Work to complete: Copy nothing from the entries below except the lines from the one containing "export CTS_CLUSTER_SIZE = 30" through the one containing "export SYNTH_SLANG_ARGS = --single-unit", and copy those exactly.

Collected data

■ ■ ■ ■ ■ ■ ■

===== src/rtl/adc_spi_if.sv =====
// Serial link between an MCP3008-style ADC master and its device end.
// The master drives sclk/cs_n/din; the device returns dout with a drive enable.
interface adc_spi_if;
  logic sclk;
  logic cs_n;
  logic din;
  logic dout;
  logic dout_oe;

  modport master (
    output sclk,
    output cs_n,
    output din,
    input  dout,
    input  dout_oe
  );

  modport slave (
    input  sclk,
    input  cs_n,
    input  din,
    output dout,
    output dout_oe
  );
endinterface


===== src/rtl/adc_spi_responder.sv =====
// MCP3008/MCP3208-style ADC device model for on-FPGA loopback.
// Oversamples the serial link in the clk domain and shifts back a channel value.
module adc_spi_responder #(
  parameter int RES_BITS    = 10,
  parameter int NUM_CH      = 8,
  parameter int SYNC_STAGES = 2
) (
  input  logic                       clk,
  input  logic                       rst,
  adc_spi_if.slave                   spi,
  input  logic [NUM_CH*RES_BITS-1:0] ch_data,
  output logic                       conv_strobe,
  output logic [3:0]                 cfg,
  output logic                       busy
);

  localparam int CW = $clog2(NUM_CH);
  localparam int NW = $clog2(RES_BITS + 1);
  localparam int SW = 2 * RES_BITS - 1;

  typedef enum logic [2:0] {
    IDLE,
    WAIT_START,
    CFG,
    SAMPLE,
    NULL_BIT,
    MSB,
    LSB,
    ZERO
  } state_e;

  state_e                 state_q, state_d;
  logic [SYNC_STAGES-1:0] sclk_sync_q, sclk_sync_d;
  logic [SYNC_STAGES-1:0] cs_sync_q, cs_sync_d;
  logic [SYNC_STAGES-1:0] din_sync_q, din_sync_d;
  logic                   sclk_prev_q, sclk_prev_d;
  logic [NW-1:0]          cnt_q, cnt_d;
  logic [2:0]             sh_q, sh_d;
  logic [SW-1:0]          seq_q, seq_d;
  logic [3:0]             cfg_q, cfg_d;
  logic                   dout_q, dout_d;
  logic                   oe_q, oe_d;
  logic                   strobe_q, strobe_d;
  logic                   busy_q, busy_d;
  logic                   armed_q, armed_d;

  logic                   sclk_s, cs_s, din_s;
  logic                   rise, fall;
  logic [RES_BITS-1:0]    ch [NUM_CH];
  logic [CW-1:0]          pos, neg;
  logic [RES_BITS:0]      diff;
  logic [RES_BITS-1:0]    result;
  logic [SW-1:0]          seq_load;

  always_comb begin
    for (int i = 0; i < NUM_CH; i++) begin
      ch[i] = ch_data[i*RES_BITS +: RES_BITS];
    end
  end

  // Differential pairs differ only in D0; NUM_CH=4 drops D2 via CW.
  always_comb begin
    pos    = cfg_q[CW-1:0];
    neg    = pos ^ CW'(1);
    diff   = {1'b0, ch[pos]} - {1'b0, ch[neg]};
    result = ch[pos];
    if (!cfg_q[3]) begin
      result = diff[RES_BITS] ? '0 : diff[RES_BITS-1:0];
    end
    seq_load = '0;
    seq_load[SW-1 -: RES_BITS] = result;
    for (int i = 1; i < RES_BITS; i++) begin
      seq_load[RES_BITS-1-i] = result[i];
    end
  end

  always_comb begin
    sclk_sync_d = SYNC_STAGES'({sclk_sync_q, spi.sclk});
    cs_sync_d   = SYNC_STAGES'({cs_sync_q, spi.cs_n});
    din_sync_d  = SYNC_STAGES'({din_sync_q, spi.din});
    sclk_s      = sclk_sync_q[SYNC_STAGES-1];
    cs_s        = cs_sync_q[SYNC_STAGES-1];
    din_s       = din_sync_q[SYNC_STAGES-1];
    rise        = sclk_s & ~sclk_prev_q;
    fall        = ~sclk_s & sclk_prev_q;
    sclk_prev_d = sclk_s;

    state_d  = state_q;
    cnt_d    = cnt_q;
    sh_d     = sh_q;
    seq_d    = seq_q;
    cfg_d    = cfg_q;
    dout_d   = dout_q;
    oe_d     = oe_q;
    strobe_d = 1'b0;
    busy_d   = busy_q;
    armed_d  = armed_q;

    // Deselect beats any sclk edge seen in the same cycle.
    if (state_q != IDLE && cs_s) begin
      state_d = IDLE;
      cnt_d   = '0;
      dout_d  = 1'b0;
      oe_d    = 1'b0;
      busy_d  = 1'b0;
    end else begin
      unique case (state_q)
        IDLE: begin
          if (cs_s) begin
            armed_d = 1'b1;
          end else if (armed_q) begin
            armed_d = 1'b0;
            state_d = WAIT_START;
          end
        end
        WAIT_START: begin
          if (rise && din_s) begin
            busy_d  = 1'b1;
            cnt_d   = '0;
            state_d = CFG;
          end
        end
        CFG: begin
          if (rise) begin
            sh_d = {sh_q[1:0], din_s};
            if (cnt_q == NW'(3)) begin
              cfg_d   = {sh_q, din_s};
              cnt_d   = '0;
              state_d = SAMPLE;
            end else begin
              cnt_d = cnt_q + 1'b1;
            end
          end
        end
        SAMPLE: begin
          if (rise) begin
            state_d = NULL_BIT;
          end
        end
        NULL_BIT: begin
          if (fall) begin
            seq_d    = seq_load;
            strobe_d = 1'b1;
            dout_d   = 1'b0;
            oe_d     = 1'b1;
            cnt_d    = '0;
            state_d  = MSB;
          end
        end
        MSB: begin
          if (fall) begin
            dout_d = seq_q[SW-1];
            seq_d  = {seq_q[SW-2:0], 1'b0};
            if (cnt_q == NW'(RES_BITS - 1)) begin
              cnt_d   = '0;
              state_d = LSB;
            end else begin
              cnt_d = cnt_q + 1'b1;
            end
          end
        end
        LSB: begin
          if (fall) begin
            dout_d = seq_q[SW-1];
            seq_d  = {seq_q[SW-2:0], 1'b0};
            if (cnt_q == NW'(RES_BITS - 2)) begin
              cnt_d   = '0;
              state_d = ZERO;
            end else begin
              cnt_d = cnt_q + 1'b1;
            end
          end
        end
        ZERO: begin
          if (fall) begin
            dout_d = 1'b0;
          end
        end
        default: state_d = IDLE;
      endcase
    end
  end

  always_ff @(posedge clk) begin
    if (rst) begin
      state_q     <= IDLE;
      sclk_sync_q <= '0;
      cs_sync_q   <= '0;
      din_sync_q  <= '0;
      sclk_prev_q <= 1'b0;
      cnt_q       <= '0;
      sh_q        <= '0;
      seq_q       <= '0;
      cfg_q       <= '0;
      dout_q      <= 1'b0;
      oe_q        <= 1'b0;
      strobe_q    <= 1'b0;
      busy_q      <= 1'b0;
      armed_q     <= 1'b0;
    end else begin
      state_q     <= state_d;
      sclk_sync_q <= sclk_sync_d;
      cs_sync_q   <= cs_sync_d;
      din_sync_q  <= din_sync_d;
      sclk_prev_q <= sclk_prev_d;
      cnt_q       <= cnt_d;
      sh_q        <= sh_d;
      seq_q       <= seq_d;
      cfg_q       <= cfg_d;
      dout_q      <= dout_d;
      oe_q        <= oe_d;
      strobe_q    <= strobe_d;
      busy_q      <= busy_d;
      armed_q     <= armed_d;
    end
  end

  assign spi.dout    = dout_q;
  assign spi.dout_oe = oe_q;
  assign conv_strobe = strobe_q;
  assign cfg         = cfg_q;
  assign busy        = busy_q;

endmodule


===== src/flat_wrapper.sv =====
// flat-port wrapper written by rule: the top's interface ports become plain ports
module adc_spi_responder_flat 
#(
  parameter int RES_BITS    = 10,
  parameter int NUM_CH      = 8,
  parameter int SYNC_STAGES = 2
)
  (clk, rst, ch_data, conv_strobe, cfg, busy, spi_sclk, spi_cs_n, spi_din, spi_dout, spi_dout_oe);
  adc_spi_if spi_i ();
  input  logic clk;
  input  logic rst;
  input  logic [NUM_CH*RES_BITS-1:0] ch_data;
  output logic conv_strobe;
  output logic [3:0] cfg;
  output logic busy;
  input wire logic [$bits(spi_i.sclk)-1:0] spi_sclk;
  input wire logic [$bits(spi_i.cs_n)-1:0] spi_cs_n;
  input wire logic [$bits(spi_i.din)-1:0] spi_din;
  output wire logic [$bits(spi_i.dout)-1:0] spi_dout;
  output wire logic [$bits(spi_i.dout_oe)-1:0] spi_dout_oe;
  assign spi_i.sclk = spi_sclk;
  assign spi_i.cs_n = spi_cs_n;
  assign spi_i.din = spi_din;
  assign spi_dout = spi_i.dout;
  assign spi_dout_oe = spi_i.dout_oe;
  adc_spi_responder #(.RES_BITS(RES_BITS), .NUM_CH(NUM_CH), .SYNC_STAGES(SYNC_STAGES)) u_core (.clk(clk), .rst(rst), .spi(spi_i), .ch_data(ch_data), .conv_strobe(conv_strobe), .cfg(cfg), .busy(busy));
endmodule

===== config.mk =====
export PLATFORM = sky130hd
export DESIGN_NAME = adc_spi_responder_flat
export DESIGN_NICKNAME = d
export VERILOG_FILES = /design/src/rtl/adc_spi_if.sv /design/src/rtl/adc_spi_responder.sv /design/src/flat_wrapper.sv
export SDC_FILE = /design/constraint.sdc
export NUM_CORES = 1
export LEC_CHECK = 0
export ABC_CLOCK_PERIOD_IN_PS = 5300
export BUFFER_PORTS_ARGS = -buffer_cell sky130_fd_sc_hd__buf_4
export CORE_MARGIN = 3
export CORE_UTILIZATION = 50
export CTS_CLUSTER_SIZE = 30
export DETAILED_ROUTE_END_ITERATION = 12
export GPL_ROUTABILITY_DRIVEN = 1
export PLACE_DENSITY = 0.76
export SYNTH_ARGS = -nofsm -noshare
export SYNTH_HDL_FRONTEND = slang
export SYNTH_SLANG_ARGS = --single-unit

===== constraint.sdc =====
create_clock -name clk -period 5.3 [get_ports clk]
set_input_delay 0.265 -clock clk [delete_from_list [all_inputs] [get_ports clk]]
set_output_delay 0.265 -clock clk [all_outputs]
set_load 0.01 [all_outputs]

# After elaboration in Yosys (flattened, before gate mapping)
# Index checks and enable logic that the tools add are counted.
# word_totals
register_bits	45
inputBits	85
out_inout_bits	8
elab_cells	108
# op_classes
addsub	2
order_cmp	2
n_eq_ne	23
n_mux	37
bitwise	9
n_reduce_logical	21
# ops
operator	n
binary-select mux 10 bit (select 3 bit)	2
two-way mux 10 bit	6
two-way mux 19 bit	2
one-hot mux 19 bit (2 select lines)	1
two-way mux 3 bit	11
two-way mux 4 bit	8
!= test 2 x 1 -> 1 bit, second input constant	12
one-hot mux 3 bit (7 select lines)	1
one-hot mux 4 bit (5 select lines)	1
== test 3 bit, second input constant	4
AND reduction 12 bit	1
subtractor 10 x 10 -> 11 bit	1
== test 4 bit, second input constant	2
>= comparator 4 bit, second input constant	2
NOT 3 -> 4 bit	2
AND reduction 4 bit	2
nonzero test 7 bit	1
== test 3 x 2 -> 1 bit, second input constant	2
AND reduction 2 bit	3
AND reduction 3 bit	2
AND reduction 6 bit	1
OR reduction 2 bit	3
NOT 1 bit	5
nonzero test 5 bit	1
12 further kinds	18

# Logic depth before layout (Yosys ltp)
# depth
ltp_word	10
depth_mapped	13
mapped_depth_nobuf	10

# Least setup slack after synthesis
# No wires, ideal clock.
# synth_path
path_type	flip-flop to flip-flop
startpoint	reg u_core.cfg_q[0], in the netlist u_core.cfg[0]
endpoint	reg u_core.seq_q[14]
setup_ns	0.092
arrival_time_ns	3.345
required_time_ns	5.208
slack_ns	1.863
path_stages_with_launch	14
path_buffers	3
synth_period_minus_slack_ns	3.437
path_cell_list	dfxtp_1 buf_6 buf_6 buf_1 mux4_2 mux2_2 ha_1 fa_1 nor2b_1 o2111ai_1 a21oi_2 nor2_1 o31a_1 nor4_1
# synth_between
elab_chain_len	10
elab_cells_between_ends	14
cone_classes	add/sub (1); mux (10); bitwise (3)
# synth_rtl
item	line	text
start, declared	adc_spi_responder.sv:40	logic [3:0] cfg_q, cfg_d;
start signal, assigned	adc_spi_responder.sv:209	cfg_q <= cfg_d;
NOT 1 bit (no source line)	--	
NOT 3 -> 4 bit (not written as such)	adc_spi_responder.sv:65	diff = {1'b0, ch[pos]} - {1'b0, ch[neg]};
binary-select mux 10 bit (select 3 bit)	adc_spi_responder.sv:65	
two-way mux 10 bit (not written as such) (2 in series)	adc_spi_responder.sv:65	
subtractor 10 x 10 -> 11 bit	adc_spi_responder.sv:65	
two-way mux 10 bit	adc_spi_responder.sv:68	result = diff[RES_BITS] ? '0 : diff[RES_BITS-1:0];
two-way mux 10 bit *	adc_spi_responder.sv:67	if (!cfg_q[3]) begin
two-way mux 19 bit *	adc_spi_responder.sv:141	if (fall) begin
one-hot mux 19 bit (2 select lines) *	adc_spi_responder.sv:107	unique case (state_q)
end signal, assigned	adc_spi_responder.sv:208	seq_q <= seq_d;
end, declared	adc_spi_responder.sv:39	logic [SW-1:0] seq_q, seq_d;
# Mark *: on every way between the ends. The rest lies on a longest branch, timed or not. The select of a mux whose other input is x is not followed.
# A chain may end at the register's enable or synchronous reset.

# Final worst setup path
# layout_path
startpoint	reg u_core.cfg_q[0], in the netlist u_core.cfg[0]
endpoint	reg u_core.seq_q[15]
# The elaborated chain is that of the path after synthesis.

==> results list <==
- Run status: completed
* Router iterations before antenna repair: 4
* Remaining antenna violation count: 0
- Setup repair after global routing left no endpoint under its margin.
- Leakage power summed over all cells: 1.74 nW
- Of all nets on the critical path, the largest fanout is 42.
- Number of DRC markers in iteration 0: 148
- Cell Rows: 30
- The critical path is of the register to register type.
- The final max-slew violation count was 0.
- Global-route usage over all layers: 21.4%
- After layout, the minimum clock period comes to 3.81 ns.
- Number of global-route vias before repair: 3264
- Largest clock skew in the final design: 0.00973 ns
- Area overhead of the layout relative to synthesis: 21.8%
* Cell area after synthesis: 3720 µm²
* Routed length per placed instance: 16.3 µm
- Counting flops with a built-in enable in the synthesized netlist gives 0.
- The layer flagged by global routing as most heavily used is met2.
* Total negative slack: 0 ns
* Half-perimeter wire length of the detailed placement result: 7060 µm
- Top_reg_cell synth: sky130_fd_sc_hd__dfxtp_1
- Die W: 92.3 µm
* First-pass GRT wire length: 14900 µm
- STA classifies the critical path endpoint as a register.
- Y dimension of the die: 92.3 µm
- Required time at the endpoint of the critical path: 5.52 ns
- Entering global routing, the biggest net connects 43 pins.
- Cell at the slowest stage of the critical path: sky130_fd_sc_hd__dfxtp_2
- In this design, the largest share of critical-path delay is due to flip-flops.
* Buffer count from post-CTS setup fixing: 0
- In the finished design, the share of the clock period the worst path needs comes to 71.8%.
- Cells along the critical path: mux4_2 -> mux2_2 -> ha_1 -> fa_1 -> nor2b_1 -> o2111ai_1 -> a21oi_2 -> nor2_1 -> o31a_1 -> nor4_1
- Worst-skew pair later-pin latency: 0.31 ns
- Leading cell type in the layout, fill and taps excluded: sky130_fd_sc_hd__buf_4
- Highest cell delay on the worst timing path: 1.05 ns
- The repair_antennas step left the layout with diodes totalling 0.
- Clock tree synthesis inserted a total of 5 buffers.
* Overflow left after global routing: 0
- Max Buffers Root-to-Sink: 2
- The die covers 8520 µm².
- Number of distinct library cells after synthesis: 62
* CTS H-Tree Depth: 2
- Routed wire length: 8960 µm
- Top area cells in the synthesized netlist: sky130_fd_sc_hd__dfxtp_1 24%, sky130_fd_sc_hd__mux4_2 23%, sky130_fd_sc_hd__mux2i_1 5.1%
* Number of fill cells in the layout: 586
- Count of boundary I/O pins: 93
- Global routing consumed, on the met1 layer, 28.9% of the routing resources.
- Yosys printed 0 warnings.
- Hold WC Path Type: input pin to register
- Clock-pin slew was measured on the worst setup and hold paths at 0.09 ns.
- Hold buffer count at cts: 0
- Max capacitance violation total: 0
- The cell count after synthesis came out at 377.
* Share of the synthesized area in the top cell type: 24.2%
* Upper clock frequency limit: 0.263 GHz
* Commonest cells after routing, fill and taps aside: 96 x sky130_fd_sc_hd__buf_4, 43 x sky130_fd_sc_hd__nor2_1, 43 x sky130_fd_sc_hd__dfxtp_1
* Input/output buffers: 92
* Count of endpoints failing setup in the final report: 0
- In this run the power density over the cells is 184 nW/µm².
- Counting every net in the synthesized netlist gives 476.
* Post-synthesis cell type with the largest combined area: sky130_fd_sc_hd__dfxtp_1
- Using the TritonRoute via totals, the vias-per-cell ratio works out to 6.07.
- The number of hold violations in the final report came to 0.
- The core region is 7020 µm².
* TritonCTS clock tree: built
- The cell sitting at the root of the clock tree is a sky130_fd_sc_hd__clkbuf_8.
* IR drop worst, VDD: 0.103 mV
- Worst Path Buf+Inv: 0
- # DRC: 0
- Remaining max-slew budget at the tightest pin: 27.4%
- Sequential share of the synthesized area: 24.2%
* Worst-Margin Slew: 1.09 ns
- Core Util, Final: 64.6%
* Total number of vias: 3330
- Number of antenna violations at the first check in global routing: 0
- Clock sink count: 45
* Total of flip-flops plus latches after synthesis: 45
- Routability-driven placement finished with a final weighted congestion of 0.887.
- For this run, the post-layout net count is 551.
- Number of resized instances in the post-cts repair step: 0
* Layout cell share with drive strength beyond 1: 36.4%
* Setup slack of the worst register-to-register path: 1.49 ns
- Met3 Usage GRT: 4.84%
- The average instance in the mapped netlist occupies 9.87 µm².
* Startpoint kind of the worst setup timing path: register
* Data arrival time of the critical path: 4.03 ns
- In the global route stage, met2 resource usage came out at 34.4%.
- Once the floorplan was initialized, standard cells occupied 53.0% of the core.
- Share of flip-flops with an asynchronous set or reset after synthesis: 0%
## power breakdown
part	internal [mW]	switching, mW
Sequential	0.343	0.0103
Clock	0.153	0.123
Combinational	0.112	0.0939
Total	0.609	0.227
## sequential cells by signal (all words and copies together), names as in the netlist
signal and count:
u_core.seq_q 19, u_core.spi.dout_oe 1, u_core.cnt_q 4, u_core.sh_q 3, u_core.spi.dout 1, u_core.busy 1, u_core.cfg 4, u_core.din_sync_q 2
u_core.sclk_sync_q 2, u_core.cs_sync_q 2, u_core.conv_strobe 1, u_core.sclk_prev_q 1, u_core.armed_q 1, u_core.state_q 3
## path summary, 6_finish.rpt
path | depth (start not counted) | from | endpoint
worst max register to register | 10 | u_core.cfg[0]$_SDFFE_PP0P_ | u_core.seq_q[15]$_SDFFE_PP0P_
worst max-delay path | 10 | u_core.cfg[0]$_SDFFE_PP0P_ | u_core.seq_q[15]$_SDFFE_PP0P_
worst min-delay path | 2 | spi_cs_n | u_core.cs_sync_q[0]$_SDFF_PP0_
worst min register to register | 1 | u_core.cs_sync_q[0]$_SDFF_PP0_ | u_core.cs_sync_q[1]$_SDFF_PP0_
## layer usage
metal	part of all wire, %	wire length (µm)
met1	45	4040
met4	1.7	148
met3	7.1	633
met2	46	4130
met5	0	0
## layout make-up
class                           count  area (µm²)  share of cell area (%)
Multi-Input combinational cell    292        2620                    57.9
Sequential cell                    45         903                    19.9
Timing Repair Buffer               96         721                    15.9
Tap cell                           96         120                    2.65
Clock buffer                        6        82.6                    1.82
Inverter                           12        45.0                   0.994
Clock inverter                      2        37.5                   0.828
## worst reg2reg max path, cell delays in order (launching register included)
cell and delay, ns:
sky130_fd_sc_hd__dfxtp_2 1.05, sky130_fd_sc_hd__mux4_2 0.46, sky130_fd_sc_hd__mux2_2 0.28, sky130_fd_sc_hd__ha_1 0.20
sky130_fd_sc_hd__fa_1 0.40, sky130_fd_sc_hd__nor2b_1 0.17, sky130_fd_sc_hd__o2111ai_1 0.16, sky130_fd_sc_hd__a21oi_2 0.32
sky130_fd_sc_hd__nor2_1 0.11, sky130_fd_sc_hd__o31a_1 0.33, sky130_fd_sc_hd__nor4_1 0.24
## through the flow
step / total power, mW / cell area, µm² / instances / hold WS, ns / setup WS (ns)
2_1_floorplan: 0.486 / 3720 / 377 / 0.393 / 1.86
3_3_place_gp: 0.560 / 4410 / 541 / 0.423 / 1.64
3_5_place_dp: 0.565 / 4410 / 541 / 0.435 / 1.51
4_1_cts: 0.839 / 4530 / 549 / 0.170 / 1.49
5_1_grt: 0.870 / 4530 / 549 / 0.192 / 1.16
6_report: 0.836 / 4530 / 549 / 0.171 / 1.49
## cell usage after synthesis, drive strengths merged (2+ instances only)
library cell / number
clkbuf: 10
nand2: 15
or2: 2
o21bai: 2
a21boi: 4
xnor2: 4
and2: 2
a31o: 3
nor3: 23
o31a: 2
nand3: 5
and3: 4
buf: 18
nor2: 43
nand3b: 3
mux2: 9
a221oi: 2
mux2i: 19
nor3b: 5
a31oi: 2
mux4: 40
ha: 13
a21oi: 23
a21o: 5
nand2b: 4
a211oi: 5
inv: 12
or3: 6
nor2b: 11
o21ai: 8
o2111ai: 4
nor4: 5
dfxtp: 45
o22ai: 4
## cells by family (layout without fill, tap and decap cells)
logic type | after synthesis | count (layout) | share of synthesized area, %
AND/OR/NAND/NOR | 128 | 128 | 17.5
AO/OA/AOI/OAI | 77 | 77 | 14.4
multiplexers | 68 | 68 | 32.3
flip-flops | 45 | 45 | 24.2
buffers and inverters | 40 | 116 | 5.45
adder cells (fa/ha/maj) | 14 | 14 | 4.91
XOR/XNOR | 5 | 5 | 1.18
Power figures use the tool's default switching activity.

■ ■ ■ ■ ■ ■ ■

Exercise result:
export CTS_CLUSTER_SIZE = 30
export DETAILED_ROUTE_END_ITERATION = 12
export GPL_ROUTABILITY_DRIVEN = 1
export PLACE_DENSITY = 0.76
export SYNTH_ARGS = -nofsm -noshare
export SYNTH_HDL_FRONTEND = slang
export SYNTH_SLANG_ARGS = --single-unit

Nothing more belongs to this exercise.